AbstractCyanobacteria (blue-green algae) are present in most natural water systems throughout the world. They have a tendency, under certain conditions, to become over-buoyant and thus form a water bloom or "surface scum". Often, in conjunc tion with the formation of a water bloom, a release of cyanobacterially produced toxin occurs. This toxin can be harmful to local wildlife and surrounding human populations. One distinguishing feature of common strains of cyanobacteria such as Oscillatoria, Microcystis and Anabaena is the ability of the cell to regulate its density and, hence, buoyancy in relation to incident light irradiation. This regula tion of buoyancy allows the cyanobacterial cell to alter its vertical position within the water column in order to find an optimal position.
The development of a cyanobacterial population is described by a dynamical model which accounts for a number of factors including algal growth, degradation and light driven buoyancy. The work in this thesis describes the development of a cyanobacterial cell buoyancy function which is then used, in conjunction with the dynamical model, to find an algal population density distribution. An analytic solution is found using an approximation function for the cell density function, then a numerical scheme is developed to allow the full function for cell density to be used.

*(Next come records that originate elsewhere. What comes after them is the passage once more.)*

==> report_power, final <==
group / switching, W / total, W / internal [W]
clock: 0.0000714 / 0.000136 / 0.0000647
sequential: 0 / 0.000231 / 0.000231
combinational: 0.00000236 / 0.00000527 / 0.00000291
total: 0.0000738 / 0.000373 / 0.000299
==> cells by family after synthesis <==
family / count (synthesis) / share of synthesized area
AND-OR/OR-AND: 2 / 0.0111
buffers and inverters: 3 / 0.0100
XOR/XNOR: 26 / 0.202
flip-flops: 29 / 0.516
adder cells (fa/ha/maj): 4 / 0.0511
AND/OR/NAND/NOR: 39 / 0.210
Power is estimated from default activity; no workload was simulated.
**constraint.sdc**
```tcl
current_design HEVC_DCT4_ROM

set clk_period 1.4
set clk_io_pct 0.2

create_clock -name clk0 -period $clk_period

set non_clock_inputs [all_inputs -no_clocks]
set_input_delay [expr $clk_period * $clk_io_pct] -clock clk0 $non_clock_inputs
set_output_delay [expr $clk_period * $clk_io_pct] -clock clk0 [all_outputs]
```
**run.sh**
```bash
#!/bin/bash
# OpenROAD 26Q1-2900-gdf79404cd8, Yosys 0.63+post, stock flow scripts
make -C /OpenROAD-flow-scripts/flow DESIGN_CONFIG=/design/flow/config.mk WORK_HOME=/design/flow/orfs finish
```
**design.v**
```verilog
module HEVC_DCT4_ROM (
    input  logic [1:0] row,
    input  logic [1:0] col, 
    output logic signed [7:0] coeff
);
    logic signed [7:0] coeff_out;
    always_comb begin
        case ({row, col})
            4'b0000: coeff_out = 8'sd64;   
            4'b0001: coeff_out = 8'sd64;   
            4'b0010: coeff_out = 8'sd64;   
            4'b0011: coeff_out = 8'sd64;   
            4'b0100: coeff_out = 8'sd83;   
            4'b0101: coeff_out = 8'sd36;   
            4'b0110: coeff_out = -8'sd36;  
            4'b0111: coeff_out = -8'sd83;  
            4'b1000: coeff_out = 8'sd64;   
            4'b1001: coeff_out = -8'sd64;  
            4'b1010: coeff_out = -8'sd64;  
            4'b1011: coeff_out = 8'sd64;   
            4'b1100: coeff_out = 8'sd36;   
            4'b1101: coeff_out = -8'sd83;  
            4'b1110: coeff_out = 8'sd83;   
            4'b1111: coeff_out = -8'sd36;  
            default: coeff_out = 8'sd0;
        endcase
    end
    assign coeff = coeff_out;
endmodule
```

The numerical scheme is developed using the object-oriented paradigm for programme construction which allows easy extensions to be made to the model when further experimental data becomes available.
Finally, a semi-empirical model for cyanobacterial toxin release in a water column is used, together with the population density results, to develop a plausible description of a cyanobacterial population and of the subsequent toxicity of the water body.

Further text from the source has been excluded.